Yapılan ultrasonografi ile tiroiddeki nodül görülür. Fakat bu kitlenin kanser olup olmadığı anlaşılamaz. Tanıyı kesin koymak için biyopsi almak gerekir. Ayrıca tiroid kanseri tanısında en önemli tetkiklerden birisi olan sintigrafi uygulanır. Kitle ya da nodülün görüntüsü hakkında bilgi verir. Bunun dışında ince iğne aspirasyon biyopsisi dediğimiz yöntem uygulanır. Kanserin tipinin kötü olması, tümörün yayılım göstermesi, çapının büyük olması (>1cm), tedavinin geç başlaması hastalığın seyrinin kötü olmasına yol açar. Tümör tek bir odak halinde ise, yayılmamışsa, çapı küçükse hastalığın seyri daha iyidir.
TİROİD KANSERİ TEDAVİSİ
Ameliyat: Bütün tiroid kanserlerinde, tiroid bezi ameliyatla çıkarılır. Trioid bezinin tamamı çıkarılır ve gerekirse etrafındaki lenf bezleri de alınır. Tiroid bezinin tamamının çıkarılması, ameliyat sonrası uygulanan tedavinin etkili olması için şarttır. Yoksa, uygulanacak tedavi bir işe yaramaz.

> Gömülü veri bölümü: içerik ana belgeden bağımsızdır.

`config.mk`:
```
export PLATFORM = sky130hd
export DESIGN_NAME = bcd_scan_display
export DESIGN_NICKNAME = d
export VERILOG_FILES = /design/src/rtl/bcd_scan_display.sv
export SDC_FILE = /design/constraint.sdc
export NUM_CORES = 1
export LEC_CHECK = 0
export BUFFER_PORTS_ARGS = -buffer_cell sky130_fd_sc_hd__buf_2
export CAP_MARGIN = 15
export CORE_MARGIN = 5
export CORE_UTILIZATION = 59
export DETAILED_ROUTE_END_ITERATION = 8
export GPL_TIMING_DRIVEN = 0
export PLACE_DENSITY = 0.87
export SLEW_MARGIN = 0
export SYNTH_ARGS = -nofsm -noshare
export SYNTH_HDL_FRONTEND = slang
export SYNTH_SLANG_ARGS = --single-unit
```
`constraint.sdc`:
```
create_clock -name clk -period 4.3 [get_ports clk]
set_clock_uncertainty 0.2 [all_clocks]
set_input_delay 0.645 -clock clk [delete_from_list [all_inputs] [get_ports clk]]
set_output_delay 0.645 -clock clk [all_outputs]
set_load 0.05 [all_outputs]
```
`src/rtl/bcd_scan_display.sv`:
```
// rtl/bcd_scan_display.sv - scanned 4-digit common-anode seven-segment driver for a BCD counter chain
// Held digits are decoded per slot, with leading-zero blanking and a blank interval at each slot start.
module bcd_scan_display #(
   parameter int SCAN_DIV  = 50000,
   parameter int BLANK_CYC = 2,
   parameter int BLANK_LZ  = 1
) (
   input  logic        clk,
   input  logic        clrn,
   input  logic [15:0] bcd_in,
   input  logic [3:0]  dp_in,
   input  logic        hold,
   output logic [3:0]  an,
   output logic [6:0]  seg,
   output logic        dp_n,
   output logic        tick
);

   localparam int CW = $clog2(SCAN_DIV);
   localparam logic [CW-1:0] CNT_MAX   = CW'(SCAN_DIV - 1);
   localparam logic [CW-1:0] BLANK_END = CW'(BLANK_CYC);

   logic [CW-1:0] cnt;
   logic [1:0]    slot;
   logic [15:0]   hold_bcd;
   logic [3:0]    hold_dp;

   logic [3:0] zero;
   logic [3:0] lz;
   logic [3:0] digit;
   logic       blanked;
   logic [6:0] seg_dec;

   always_comb begin
      for (int i = 0; i < 4; i++) begin
         zero[i] = (hold_bcd[4*i +: 4] == 4'd0);
      end
      // a digit is leading only if it and every digit above it are zero; digit 0 always shows
      lz = 4'b0000;
      if (BLANK_LZ != 0) begin
         lz[3] = zero[3];
         lz[2] = zero[3] & zero[2];
         lz[1] = zero[3] & zero[2] & zero[1];
      end
      digit   = hold_bcd[{slot, 2'b00} +: 4];
      blanked = lz[slot];
      case (digit)
         4'd0:    seg_dec = 7'h40;
         4'd1:    seg_dec = 7'h79;
         4'd2:    seg_dec = 7'h24;
         4'd3:    seg_dec = 7'h30;
         4'd4:    seg_dec = 7'h19;
         4'd5:    seg_dec = 7'h12;
         4'd6:    seg_dec = 7'h02;
         4'd7:    seg_dec = 7'h78;
         4'd8:    seg_dec = 7'h00;
         4'd9:    seg_dec = 7'h10;
         default: seg_dec = 7'h3F;
      endcase
   end

   always_ff @(posedge clk) begin
      if (clrn) begin
         cnt      <= '0;
         slot     <= 2'd0;
         hold_bcd <= 16'h0000;
         hold_dp  <= 4'h0;
         an       <= 4'hF;
         seg      <= 7'h7F;
         dp_n     <= 1'b1;
         tick     <= 1'b0;
      end else begin
         if (!hold) begin
            hold_bcd <= bcd_in;
            hold_dp  <= dp_in;
         end
         tick <= (cnt == CNT_MAX);
         if (cnt == CNT_MAX) begin
            cnt  <= '0;
            slot <= slot + 2'd1;
         end else begin
            cnt <= cnt + 1'b1;
         end
         // all anodes off at the start of each slot so the previous digit cannot ghost
         if (cnt < BLANK_END) begin
            an   <= 4'hF;
            seg  <= 7'h7F;
            dp_n <= 1'b1;
         end else begin
            an   <= ~(4'b0001 << slot);
            seg  <= blanked ? 7'h7F : seg_dec;
            dp_n <= blanked | ~hold_dp[slot];
         end
      end
   end

endmodule

```
# [Yosys cells after proc, flatten, opt, wreduce, memory -nomap -nowiden]
# Memory sizes are Yosys's and may differ from the RTL's. A register that Yosys moved wholly into a read port is not among the register bits.
# Index checks and enable logic that the tools add are counted.
[word_totals] memories=1 out_inout_bits=13 regBits=44 romBits=112 input_bits=23
[op_classes] n_bitwise=5 mux=4 n_lt_le_gt_ge=2 add_sub_neg=2 n_reduce_logical=6 shifts=2 n_eq_ne=1
[mem_list] memory="(no name shown)" words=16 width=7 rd=1 rd_clocked_by_memory_dff=1 wr=0 line_no="47" rtl="case (digit)"
[ops] op="adder 16 x 1 -> 16 bit (second input constant)" count=1
[ops] op="== test 16 bit (second input constant)" count=1
[ops] op="< comparator 16 x 2 -> 1 bit (second input constant)" count=1
[ops] op="indexed part select 16 x 5 -> 4 bit" count=1
[ops] op="zero test 4 bit" count=3
[ops] op="binary-select mux 1 bit (select 2 bit)" count=2
[ops] op="NOT 4 bit" count=1
[ops] op="OR reduction 2 bit" count=2
[ops] op="<< shifter 1 x 2 -> 4 bit (first input constant)" count=1
[ops] op="< comparator 2 x 3 -> 1 bit (second input constant)" count=1
[ops] op="OR reduction 3 bit" count=1
[ops] op="adder 2 x 1 -> 2 bit (second input constant)" count=1
[ops] op="AND 1 bit" count=2
[ops] op="2-to-1 mux 1 bit" count=2
[ops] op="NOT 1 bit" count=1
[ops] op="OR 1 bit" count=1

# [Logic depth before layout (Yosys ltp)]
[logic_depth] word_depth=6 mapped_depth=7 depth_no_buf=6

# [Least setup slack after synthesis]
# Ideal clock, no wire load.
[synth_timing] path_type="register to register" startpoint="reg slot[0]" endpoint="reg seg[3]" stages_incl_launch_ff=7 path_slack_ns=2.283 setup_ns=0.120 arrival_ns=1.697 path_buffers=1 required_ns=3.980 cell_sequence="dfxtp_1 > buf_2 > mux4_2 > ha_1 > o21bai_1 > a21oi_1 > or2_1"
[synth_between] elab_chain_len=3 elab_cells_between_ends=4 classes_between="1 x shift; 2 x mux; 1 x reduce/logical"
[synth_lines] element="from (decl)" line_no="24" rtl="logic [1:0] slot;"
[synth_lines] element="from (signal assigned)" line_no="80" rtl="slot <= slot + 2'd1;"
[synth_lines] element="parallel branches: the longest is 3 deep, another holds indexed part select 16 x 5 -> 4 bit"
[synth_lines] element="to (decl)" line_no="14" rtl="output logic [6:0] seg,"
# Parallel ways; which one is timed is not known. The select of a mux whose other input is x is not followed.
# A chain may end at the register's enable or synchronous reset.

# [Worst setup path after layout]
# Same ends and word-level chain as after synthesis.

==> flow_summary.toml <==
[run_status]
status = "complete, no violations"

[power_and_ir_drop]
ir_drop_v = 0.000247
power_density_mw_per_mm2 = 354
p_leak_nw = 1.00
total_power_uw = 903

[critical_path]
cp-start-kind = "flop"
path_max_fanout = 9
worst_ep_arrival_time_ns = 2.23
crit_type = "flop to flop"
crit_path_end_kind = "flop"
required_ns = 4.29

[logic_synthesis]
synth_top_family_by_area = "simple AND/OR/NAND/NOR gates"
synthAdderAreaFrac = 0.0563
synth_area_mm2 = 0.00222
synth_nets = 263
synth_ff_type = "dfxtp_1"
synthMuxAreaShare = 0.141
synthTopCellsByArea = "dfxtp_1 46%, mux2i_1 9.0%, nor2_1 6.2%, ha_1 5.6%, mux4_2 5.1%"
yosysTopAreaCell = "dfxtp_1"
yosysWarnings = 0
synth_edf_count = 0
synth_area_per_cell_um2 = 9.67
synth-compound-area-share = 0.0681
ys_seq_area_frac = 0.459
async_flop_share = 0
yosys.cell_count.top_type = "dfxtp_1"
synth-simple-area-share = 0.190
ys_ff_latch = 51
synth_top_area_frac = 0.459
yosys.area_share.xor_xnor = 0.0473
synth_common_cells = "51 x dfxtp_1, 37 x nor2_1, 20 x mux2i_1"
ys_types = 36
syn_inst = 230

[timing]
setup_tns_ns = 0
worst_pin_slew_ns = 0.677
hold_viol = 0
period_needed_ns = 2.24
fin_crit_sh = 0.521
fmax_mhz = 446
finalMaxSlewViolations = 0
finalSetupViolCount = 0
layout_setup_ws_ns = 2.06
rsz0062_at_grt = "false"
slew_headroom = 0.549

[global_routing]
grt_pass1_vias = 1656
track_usage = 0.179
grt_pass1_wl_mm = 7.33
grt_start_max_net_pins = 15
grt_overflow_total = 0
antenna_found_initial = 0

[floorplan]
initial_core_util = 0.607
core_mm2 = 0.00366
die_width_um = 71.4
die_area_mm2 = 0.00510
io_pins = 36
num_rows = 22
die_h_um = 71.4

[hold_path]
hp-class = "flop to flop"

[clock_tree]
clkTransAtPathRegs_ns = 0.08
clock_latency_ns = 0.30
cts_sinks = 51
clk_path_buf_depth = 2
cts_resized = 0
hold_buffers = 0
clock-root-buffer = "clkbuf_8"
cts_max_level = 2
tritoncts = "built"
post_cts_buffers = 0
cts_buffers = 5

[drt]
vias = 1712
viasPerCell = 5.37
wl_mm = 4.25
first_pass_iters = 4
drt_iter0_markers = 110
wl_per_cell_um = 13.3
drc = 0
ant_nets = 0

[job]
cap_violations = 0

[place]
gp_congestion = 0.839
hpwl_mm = 3.19
io_buffer_count = 33
dp_slack_ns = 1.98

[finish]
drive_gt1_frac = 0.188
synthToLayoutAreaGrowth_pct = 14.6
nNetsFinal = 303
antenna_cells = 0
==> critical path, stage by stage (launching register included) <==
cell and delay, ns:
dfxtp_1 0.35, buf_2 0.26, mux4_2 0.59, o21ai_0 0.22, o211ai_1 0.22, or2_1 0.29
==> power breakdown <==
part	internal [mW]	switching, mW	total (mW)
Clock	0.147	0.149	0.296
Sequential	0.492	0.0123	0.504
Combinational	0.0395	0.0640	0.104
==> layer usage <==
layer,GRT usage,part of all wire,up-vias
met5,0,0,-
met1,0.230,0.45,787
met4,0.0522,0.012,0
li1,-,-,875
met2,0.292,0.47,43
met3,0.0533,0.061,7
==> registers in the layout, summed over array words and instances, names as in the netlist <==
name	count
cnt	16
hold_bcd	16
an	4
hold_dp	4
tick	1
slot	2
seg	7
dp_n	1
==> cell families (layout without fill, tap and decap cells) <==
kind of cell	count (synthesis)	in the layout
buffers and inverters	22	63
and+or+nand+nor	86	86
DFF	51	51
AOI/OAI and AO/OA	24	24
adders and majority gates	10	10
xor gates and xnor gates	12	12
muxes	25	25
==> area by class of cell <==
type                            instances  area [um^2]
Inverter                               13         48.8
Clock buffer                            8          100
Timing Repair Buffer                   33          165
Buffer                                  9         36.3
Tap cell                               48         60.1
Fill cell                             297         1110
Sequential cell                        51         1020
Multi-Input combinational cell        157         1120
==> cell usage in the layout (no fill, tap or decap), types with 7 or more instances in the layout <==
master	count
buf_2	35
xnor2_1	11
clkbuf_8	7
ha_1	10
clkbuf_1	8
nor4_1	8
dfxtp_1	51
inv_1	13
mux2i_1	20
nor2_1	37
nand2_1	11
==> worst paths after layout <==
check	depth (start not counted)	start	slack, ns	to
setup / recovery	5	slot[0]	2.06	seg[3]
hold / removal	1	cnt[0]	0.28	cnt[0]
setup reg to reg	5	slot[0]	2.06	seg[3]
hold reg to reg	1	cnt[0]	0.28	cnt[0]
==> metrics by stage <==
stage	instances	utilization	area [um^2]	hold WS, ns
final	319	0.696	2550	0.278
after global routing	319	0.696	2550	0.328
after detailed placement	311	0.669	2450	0.267
after floorplan	230	-	2220	0.241
after global placement	311	0.669	2450	0.256
after CTS	319	0.696	2550	0.288
Power figures use the tool's default switching activity.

Ameliyattan sonra radyokaktif iyot tedavisi gerekebilir. Böylece vücudun başka yerlerinde kalmış olan kanser hücrelerinin öldürülmesi hedeflenir. Bu radyokatif iyotun dozu, kanserin yayılma derecesine göre değişir. Bazı vakalarda bu yöntemin tekrarlanması gerekebilir. Medüller kanserde de ameliyat yapılıp, tiroid bezi ve lenf bezleri çıkarıldıktan 2-3 ay sonra kalsitonin miktarı ölçülür. Bu sürede ölçülen kalsitonin miktarı 10 pg/ml'den az ise tedavi başarılıdır ve tümör yok edilmiş demektir. Yine bu kanser tipinde de radyoaktif iyot tedavisi uygulanır. Anaplastik kanserde ise önce cerrahi ve radyoterapi, daha sonra kemoterapi uygulanır.
Tedaviden sonra hastalara tiroksin hormonu verilir. Çünkü TSH düzeyi düşürülmelidir. Yüksek TSH kanserin tekrarlamasına neden olur.
Hamilelikte Guatr
Hamilelerde hormonal sistemlerde ciddi değişimler olur. Tiroid bezi de bu değişimlerden nasibini almaktadır. Hamilelikte tiroit fonksiyonlarının bilinmesi birçok tiroit hastalığının tanısının konmasını ve bu hastalıkların hamileler üzerine olan istenmeyen etkilerinin önlenmesini sağlamaktadır.Vücudun iyot ihtiyacı ve tiroid hormonu ihtiyacı artmaktadır. Hamilelerde TSH’ın baskılandığı (normalden düşük olduğu) ve hormonların düşük veya yüksek olduğu durumlar çok nadir değildir. Bu nedenle hamilelerde tiroid hormonlarının her 3 ayda bir ölçülmesi gerekir; zira her üç aylık dönemlerde tiroid hormon ihtiyacı değişiklik göstermektedir. Hamilelerde en sık olarak iyot eksikliğine veya kronik tiroidite bağlı hipotroidi ve tirotoksikoz (zehirli guatr) görülür.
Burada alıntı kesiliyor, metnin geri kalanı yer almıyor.